Fortunately, virtually all of the standard techniques and analysis in econometrics are equally valid for time series and cross-sectional data. For time series data, it is usual to denote the individual observation numbers using the index t, and the total number of observations available for analysis by T. For cross-sectional data, the individual observation numbers are indicated using the index i , and the total number of observations available for analysis by N. Note that there is, in contrast to the time series case, no natural ordering of the observations in a cross-sectional sample. For example, the observations i might be on the price of bonds of different firms at a particular point in time, ordered alphabetically by company name. So, in the case of cross-sectional data, there is unlikely to be any useful information contained in the fact that Northern Rock follows National Westminster in a sample of UK bank credit ratings, since it is purely by chance that their names both begin with the letter ‘N’. On the other hand, in a time series context, the ordering of the data is relevant since the data are usually ordered chronologically. Here the total number of observations in the sample will be given by T even in the context of regression equations that could apply either to cross-sectional or to time series data.

Continuous and discrete data
As well as classifying data as being of the time series or cross-sectional type, we could also distinguish it as being either continuous or discrete, exactly as their labels would suggest. Continuous data can take on any value and are not confined to take specific numbers; their values are limited only by precision. For example, the rental yield on a property could be 6.2%, 6.24% or 6.238%, and so on. On the other hand, discrete data can only take on certain values, which are usually integers1 (whole numbers), and are often defined to be count numbers. For instance, the number of people in a particular underground carriage or the number of shares traded during a day. In these cases, having 86.3 passengers in the carriage or 58571/2 shares traded would not make sense.

Cardinal, ordinal and nominal numbers
Another way in which we could classify numbers is according to whether they are cardinal, ordinal, or nominal. Cardinal numbers are those where the actual numerical values that a particular variable takes have meaning, and where there is an equal distance between the numerical values. On the other hand, ordinal numbers can only be interpreted as providing a position or an ordering. Thus, for cardinal numbers, a figure of 12 implies a measure that is ‘twice as good’ as a figure of 6. Examples of cardinal numbers would be the price of a share or of a building, and the number of houses in a street. On the other hand, for an ordinal scale, a figure of 12 may be viewed as ‘better’ than a figure of 6, but could not be considered twice as good. Examples of ordinal numbers would be the position of a runner in a race (e.g. second place is better than fourth place, but it would make little sense to say it is ‘twice as good’) or the level reached in a computer game.

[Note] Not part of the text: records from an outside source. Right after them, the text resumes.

--- config.mk ---
export PLATFORM = sky130hd
export DESIGN_NAME = humidity_temp_frame_decoder_top_flat
export DESIGN_NICKNAME = d
export VERILOG_FILES = /design/src/rtl/htfd_pkg.sv /design/src/rtl/htfd_if.sv /design/src/rtl/htfd_scale.sv /design/src/rtl/humidity_temp_frame_decoder_top.sv /design/src/flat_wrapper.sv
export SDC_FILE = /design/constraint.sdc
export NUM_CORES = 1
export LEC_CHECK = 0
export ABC_AREA = 1
export BUFFER_PORTS_ARGS = -buffer_cell sky130_fd_sc_hd__buf_2
export CORE_MARGIN = 2
export CORE_UTILIZATION = 60
export CTS_CLUSTER_DIAMETER = 50
export DETAILED_ROUTE_END_ITERATION = 8
export PLACE_DENSITY = 0.79
export SYNTH_ARGS = -nofsm -noshare
export SYNTH_HDL_FRONTEND = slang
export SYNTH_SLANG_ARGS = --single-unit
--- constraint.sdc ---
create_clock -name clk -period 12.9 [get_ports clk]
set_input_delay 1.935 -clock clk [delete_from_list [all_inputs] [get_ports clk]]
set_output_delay 1.935 -clock clk [all_outputs]
set_load 0.01 [all_outputs]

The final type of data that could be encountered would be where there is no natural ordering of the values at all, so a figure of 12 is simply different to that of a figure of 6, but could not be considered to be better or worse in any sense. Such data often arise when numerical values are arbitrarily assigned, such as telephone numbers or when codings are assigned to qualitative data (e.g. when describing the exchange that a US stock is traded on, ‘1’ might be used to denote the NYSE, ‘2’ to denote the NASDAQ and ‘3’ to denote the AMEX). Sometimes, such variables are called nominal variables. Cardinal, ordinal and nominal variables may require different modeling approaches or at least different treatments.